Les portes des salons s’ouvrirent bientôt devant Liévine ; car en la voyant si gracieuse, si jolie la noble famille dans laquelle elle était entrée reconnut bientôt que la beauté est la plus légitime des aristocraties, puisqu’elle est octroyée par Dieu à ses créatures privilégiées.

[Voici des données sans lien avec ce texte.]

## src/hw/mne_pkg.sv

```systemverilog
// constants, types and state layout of the multiply and negate execution datapath
// Overview of operation
// (RULE1) multiply-by-file forms the full 16-bit unsigned product of the accumulator and the addressed file register.
// (RULE2) the upper product byte goes to the product high register and the lower byte to the product low register.
// (RULE3) multiply-by-file changes neither the accumulator nor the file register, only the product pair.
// (RULE4) neither multiply touches any status flag, not even zero on a zero product.
// (RULE5) multiply-by-file is decoded from 0000 001a ffff ffff with bit 8 as access select and the low byte as address.
// (RULE6) access select 0 targets the access bank regardless of the bank select register, 1 uses that register.
// (RULE7) the file address covers 0 to 255 inside the chosen bank for multiply-by-file and negate.
// (RULE8) each multiply takes one instruction cycle: decode, operand read, process, product write in phases one to four.
// (RULE9) multiply-by-literal takes its immediate from the instruction word in phase two and writes both product bytes in phase four.
// (RULE10) negate inverts the file register, adds one and writes the result back to the same location.
// (RULE11) negate updates the negative, signed range, carry, nibble carry and zero flags from its result.
// (RULE12) negate is decoded from 0110 110a ffff ffff with bit 8 as access select and the low byte as address.
// (RULE13) multiply-by-literal is decoded from prefix 0000 1101 with the literal in the low byte.
// (RULE14) the 8x8 product settles within phase three so phase four writes it without a stall.
package mne_pkg;

   // ****************************************
   // opcode patterns
   // ****************************************
   localparam logic [6:0] OPC_MUL_FILE  = 7'h01;
   localparam logic [6:0] OPC_NEG_FILE  = 7'h36;
   localparam logic [7:0] OPC_MUL_LIT   = 8'h0D;
   localparam int         OPC_HI7       = 9;
   localparam int         OPC_HI8       = 8;
   localparam int         ACCESS_BIT    = 8;

   // ****************************************
   // access bank split, plain defaults
   // ****************************************
   localparam int         BANK_W        = 4;
   localparam logic [7:0] ACCESS_SPLIT  = 8'h80;
   localparam logic [3:0] ACCESS_LO     = 4'h0;
   localparam logic [3:0] ACCESS_HI     = 4'hF;

   localparam logic [7:0] BYTE_ZERO     = 8'h00;
   localparam logic [8:0] NEG_ONE9      = 9'h001;
   localparam logic [4:0] NEG_ONE5      = 5'h01;
   localparam logic [15:0] PROD_ZERO    = 16'h0000;

   typedef enum logic [1:0] {
      OP_NONE    = 2'h0,
      OP_MUL_F   = 2'h1,
      OP_MUL_L   = 2'h2,
      OP_NEG_F   = 2'h3
   } mne_op_t;

   // gray order along idle, q1, q2, q3, q4
   typedef enum logic [2:0] {
      PH_IDLE    = 3'h0,
      PH_Q1      = 3'h1,
      PH_Q2      = 3'h3,
      PH_Q3      = 3'h2,
      PH_Q4      = 3'h6
   } mne_phase_t;

   typedef struct packed {
      logic             neg;
      logic             signedRange;
      logic             carry;
      logic             nibbleCarry;
      logic             zero;
   } mne_flags_t;

   typedef struct packed {
      logic              en;
      logic [BANK_W-1:0] bank;
      logic [7:0]        addr;
   } mne_fileRd_t;

   typedef struct packed {
      logic              en;
      logic [BANK_W-1:0] bank;
      logic [7:0]        addr;
      logic [7:0]        data;
   } mne_fileWr_t;

   typedef struct packed {
      mne_phase_t        phase;
      mne_op_t           op;
      logic              accessSel;
      logic [7:0]        lowByte;
      logic [7:0]        acc;
      logic [7:0]        operand;
      logic [15:0]       product;
      logic [7:0]        prodHigh;
      logic [7:0]        prodLow;
      mne_fileRd_t       rd;
      mne_fileWr_t       wr;
      logic              flagWr;
      mne_flags_t        flags;
      logic              done;
      logic              busy;
   } mne_state_t;

   function automatic mne_op_t decodeOp(input logic [15:0] w);
      mne_op_t o;
      o = OP_NONE;
      if (w[15:OPC_HI7] == OPC_MUL_FILE) begin
         o = OP_MUL_F;
      end else if (w[15:OPC_HI7] == OPC_NEG_FILE) begin
         o = OP_NEG_F;
      end else if (w[15:OPC_HI8] == OPC_MUL_LIT) begin
         o = OP_MUL_L;
      end
      return o;
   endfunction

   function automatic logic isMul(input mne_op_t o);
      return (o == OP_MUL_F) || (o == OP_MUL_L);
   endfunction

endpackage

```

## src/hw/mne_mult8.sv

```systemverilog
// unsigned 8x8 array multiplier, purely combinational
module mne_mult8
   import mne_pkg::*;
(
   input  wire logic [7:0]  multA,
   input  wire logic [7:0]  multB,
   output logic      [15:0] product
);

   // one level of logic per partial product, short enough for one 40 ns phase
   always_comb begin
      product = PROD_ZERO;
      for (int i = 0; i < 8; i++) begin
         if (multB[i]) begin
            product = product + (16'(multA) << i);
         end
      end
   end

endmodule

```

## src/hw/mne_exec_top.sv

```systemverilog
// four-phase execution of multiply-by-file, multiply-by-literal and negate-file
module mne_exec_top
   import mne_pkg::*;
(
   input  wire logic              core_clk,
   input  wire logic              rst,
   input  wire logic              instrStart,
   input  wire logic [15:0]       instrWord,
   input  wire logic [7:0]        accValue,
   input  wire logic [BANK_W-1:0] bankSelect,
   input  wire logic [7:0]        fileRdData,
   output mne_fileRd_t            fileRd,
   output mne_fileWr_t            fileWr,
   output logic [7:0]             productHigh,
   output logic [7:0]             productLow,
   output logic                   flagWr,
   output mne_flags_t             flags,
   output logic                   done,
   output logic                   busy
);

   mne_state_t  state_r;
   mne_state_t  state_nxt;
   logic [15:0] multOut;
   logic [8:0]  negSum;
   logic [4:0]  nibSum;
   mne_op_t     newOp;

   // ****************************************
   // multiplier
   // ****************************************
   mne_mult8 u_mult (
      .multA   (state_r.acc),
      .multB   (state_r.operand),
      .product (multOut)
   );

   assign negSum = {1'b0, ~state_r.operand} + NEG_ONE9;
   assign nibSum = {1'b0, ~state_r.operand[3:0]} + NEG_ONE5;
   assign newOp  = decodeOp(instrWord);

   // ****************************************
   // phase sequencing
   // ****************************************
   always_comb begin
      state_nxt        = state_r;
      state_nxt.done   = 1'b0;
      state_nxt.flagWr = 1'b0;
      state_nxt.rd.en  = 1'b0;
      state_nxt.wr.en  = 1'b0;
      unique case (state_r.phase)
         PH_IDLE, PH_Q4: begin
            state_nxt.phase = PH_IDLE;
            state_nxt.busy  = 1'b0;
            if (state_r.phase == PH_Q4 && isMul(state_r.op)) begin
               state_nxt.prodHigh = state_r.product[15:8]; // RULE2 RULE9
               state_nxt.prodLow  = state_r.product[7:0]; // RULE2
            end
            // unknown opcodes are never taken, so the block stays idle for them
            if (instrStart && newOp != OP_NONE) begin // RULE5 RULE12 RULE13
               state_nxt.phase     = PH_Q1;
               state_nxt.busy      = 1'b1;
               state_nxt.op        = newOp;
               state_nxt.accessSel = instrWord[ACCESS_BIT];
               state_nxt.lowByte   = instrWord[7:0]; // RULE7
            end
         end
         PH_Q1: begin
            state_nxt.phase = PH_Q2;
            if (state_r.op != OP_MUL_L) begin
               state_nxt.rd.en   = 1'b1;
               state_nxt.rd.addr = state_r.lowByte; // RULE7
               if (state_r.accessSel) begin
                  state_nxt.rd.bank = bankSelect; // RULE6
               end else if (state_r.lowByte < ACCESS_SPLIT) begin
                  state_nxt.rd.bank = ACCESS_LO; // RULE6
               end else begin
                  state_nxt.rd.bank = ACCESS_HI; // RULE6
               end
            end
         end
         PH_Q2: begin
            state_nxt.phase = PH_Q3;
            state_nxt.acc   = accValue;
            if (state_r.op == OP_MUL_L) begin
               state_nxt.operand = state_r.lowByte; // RULE9
            end else begin
               state_nxt.operand = fileRdData; // RULE8
            end
         end
         PH_Q3: begin
            state_nxt.phase = PH_Q4;
            if (isMul(state_r.op)) begin // RULE1 RULE3 RULE4
               state_nxt.product = multOut; // RULE1 RULE14
            end else begin
               // multiply leaves file and flags alone
               state_nxt.wr.en             = 1'b1; // RULE10
               state_nxt.wr.bank           = state_r.rd.bank;
               state_nxt.wr.addr           = state_r.rd.addr;
               state_nxt.wr.data           = negSum[7:0]; // RULE10
               state_nxt.flagWr            = 1'b1; // RULE11
               state_nxt.flags.neg         = negSum[7]; // RULE11
               state_nxt.flags.zero        = (negSum[7:0] == BYTE_ZERO); // RULE11
               state_nxt.flags.carry       = negSum[8]; // RULE11
               state_nxt.flags.nibbleCarry = nibSum[4]; // RULE11
               // range error only when the most negative byte negates onto itself
               state_nxt.flags.signedRange = state_r.operand[7] & negSum[7]; // RULE11
            end
            state_nxt.done = 1'b1; // RULE8
         end
         default: begin
            state_nxt.phase = PH_IDLE;
            state_nxt.busy  = 1'b0;
         end
      endcase
   end

   always_ff @(posedge core_clk or posedge rst) begin
      if (rst) begin
         state_r <= '0;
      end else begin
         state_r <= state_nxt;
      end
   end

   // ****************************************
   // outputs
   // ****************************************
   assign fileRd      = state_r.rd;
   assign fileWr      = state_r.wr;
   assign productHigh = state_r.prodHigh;
   assign productLow  = state_r.prodLow;
   assign flagWr      = state_r.flagWr;
   assign flags       = state_r.flags;
   assign done        = state_r.done;
   assign busy        = state_r.busy;

   // ****************************************
   // assertions
   // ****************************************
   a_product_pair: assert property (@(posedge core_clk) disable iff (rst) // RULE1
      (state_r.phase == PH_Q4 && isMul(state_r.op)) |=>
      ({productHigh, productLow} == 16'($past(state_r.acc)) * 16'($past(state_r.operand))))
      else $error("product pair does not match operands");

   a_product_hold: assert property (@(posedge core_clk) disable iff (rst) // RULE2
      (state_r.phase != PH_Q4) |=> $stable({productHigh, productLow}))
      else $error("product pair changed outside phase four");

   a_mul_no_write: assert property (@(posedge core_clk) disable iff (rst) // RULE3
      (isMul(state_r.op) && state_r.busy) |-> !fileWr.en)
      else $error("multiply wrote the file");

   a_mul_no_flags: assert property (@(posedge core_clk) disable iff (rst) // RULE4
      (isMul(state_r.op) && state_r.busy) |-> !flagWr)
      else $error("multiply touched flags");

   a_phase_walk: assert property (@(posedge core_clk) disable iff (rst) // RULE8
      (state_r.phase == PH_Q1) |=> (state_r.phase == PH_Q2) ##1 (state_r.phase == PH_Q3)
      ##1 (state_r.phase == PH_Q4 && done))
      else $error("instruction did not take four phases");

   a_read_phase: assert property (@(posedge core_clk) disable iff (rst) // RULE9
      fileRd.en |-> (state_r.phase == PH_Q2 && state_r.op != OP_MUL_L))
      else $error("file read outside phase two");

   a_access_bank: assert property (@(posedge core_clk) disable iff (rst) // RULE6
      (fileRd.en && !state_r.accessSel) |->
      (fileRd.bank == ((fileRd.addr < ACCESS_SPLIT) ? ACCESS_LO : ACCESS_HI)))
      else $error("access bank not used");

   a_neg_result: assert property (@(posedge core_clk) disable iff (rst) // RULE10
      fileWr.en |-> (fileWr.data == 8'(~state_r.operand + 8'h01)) && (fileWr.addr == fileRd.addr)
      && (state_r.phase == PH_Q4))
      else $error("negate result wrong");

   a_neg_flags: assert property (@(posedge core_clk) disable iff (rst) // RULE11
      flagWr |-> (flags.zero == (fileWr.data == BYTE_ZERO)) && (flags.neg == fileWr.data[7])
      && (flags.carry == (state_r.operand == BYTE_ZERO)))
      else $error("negate flags wrong");

   a_neg_range: assert property (@(posedge core_clk) disable iff (rst) // RULE11
      flagWr |-> (flags.signedRange == (state_r.operand == 8'h80))
      && (flags.nibbleCarry == (state_r.operand[3:0] == 4'h0)))
      else $error("negate range or nibble flag wrong");

   a_bank_select: assert property (@(posedge core_clk) disable iff (rst) // RULE6
      (fileRd.en && state_r.accessSel) |-> (fileRd.bank == $past(bankSelect)))
      else $error("bank select register not used");

   a_read_addr: assert property (@(posedge core_clk) disable iff (rst) // RULE7
      (state_r.phase == PH_Q1 && state_r.op != OP_MUL_L) |=> (fileRd.addr == $past(state_r.lowByte)))
      else $error("file address not taken from the word");

   a_literal_operand: assert property (@(posedge core_clk) disable iff (rst) // RULE9
      (state_r.phase == PH_Q3 && state_r.op == OP_MUL_L) |-> (state_r.operand == state_r.lowByte))
      else $error("literal operand not taken from the word");

   a_lit_decode: assert property (@(posedge core_clk) disable iff (rst) // RULE13
      (instrStart && state_r.phase == PH_IDLE && instrWord[15:OPC_HI8] == OPC_MUL_LIT)
      |=> (state_r.op == OP_MUL_L && busy))
      else $error("literal multiply not taken");

   a_refuse_unknown: assert property (@(posedge core_clk) disable iff (rst) // RULE5
      (instrStart && state_r.phase == PH_IDLE && instrWord[15:OPC_HI7] != OPC_MUL_FILE
      && instrWord[15:OPC_HI7] != OPC_NEG_FILE && instrWord[15:OPC_HI8] != OPC_MUL_LIT)
      |=> (state_r.phase == PH_IDLE && !busy))
      else $error("unknown opcode was taken");

   a_done_pulse: assert property (@(posedge core_clk) disable iff (rst) // RULE8
      done |=> !done)
      else $error("done stood longer than one cycle");

   c_mul_file: cover property (@(posedge core_clk) disable iff (rst)
      state_r.phase == PH_Q4 && state_r.op == OP_MUL_F);
   c_mul_lit: cover property (@(posedge core_clk) disable iff (rst)
      state_r.phase == PH_Q4 && state_r.op == OP_MUL_L);
   c_negate: cover property (@(posedge core_clk) disable iff (rst) flagWr && flags.signedRange);
   c_back_to_back: cover property (@(posedge core_clk) disable iff (rst)
      state_r.phase == PH_Q4 ##1 state_r.phase == PH_Q1);
   c_refused: cover property (@(posedge core_clk) disable iff (rst)
      instrStart && state_r.phase == PH_IDLE && newOp == OP_NONE);

endmodule

```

Il en est de l’art comme de toutes les bonnes choses : quand on en a goûté on y revient. Michel, devenu sculpteur par amour, le resta par goût. Quand il allait avec Liévine voir les vieux parents, couronnés de cheveux, blancs et d’années, ils ne pouvaient l’un et l’autre s’empêcher, en passant la petite porte, de jeter un regard attendri sur la poutre sculptée qui orne encore aujourd’hui l’humble maison de la rue des Ciseaux.





LES TROIS FÉES



Les étoiles pâlissent lentement. La forêt s’emplit de bruits mystérieux. Une lumière se fait au qui sème d’or le feuillage. C’est le premier reflet empourpré de l’aube qui se montre à l’horizon et se découpe sur le profil des arbres. Le soleil se lève ! Il lance ses flèches d’or sur le ciel et la terre qu’il embrase. Il monte, dorant les cimes et tirant de chaque goutte de rosée une étincelle de feu. Place au dieu du jour !

Les oiseaux s’éveillent. Avant toute chose, ils chantent l’hymne au matin, tandis que l’angélus sonne à la chapelle voisine. L’eau, courant sur les cailloux, dit sa chanson d’aurore. Les peupliers secouent dans l’azur leurs panaches flexibles, ils soupirent de lentes mélopées et réveillent les moucherons qui s’en vont danser une ronde effrénée dans un gai rayon de soleil.

Tout est lumière, fraîcheur, verdure, parfum. Le tapis de serpolet est émaillé de boutons d’or. La table est mise pour le déjeuner de Jeannot Lapin. Un écureuil saute de branche en branche. Il va se désaltérer à la source limpide et cristalline.

Trois femmes arrivent, par des chemins différents, à la clairière. L’une d’elles est la fée Richesse ; l’autre, la fée Médiocrité ; la troisième, la fée Misère.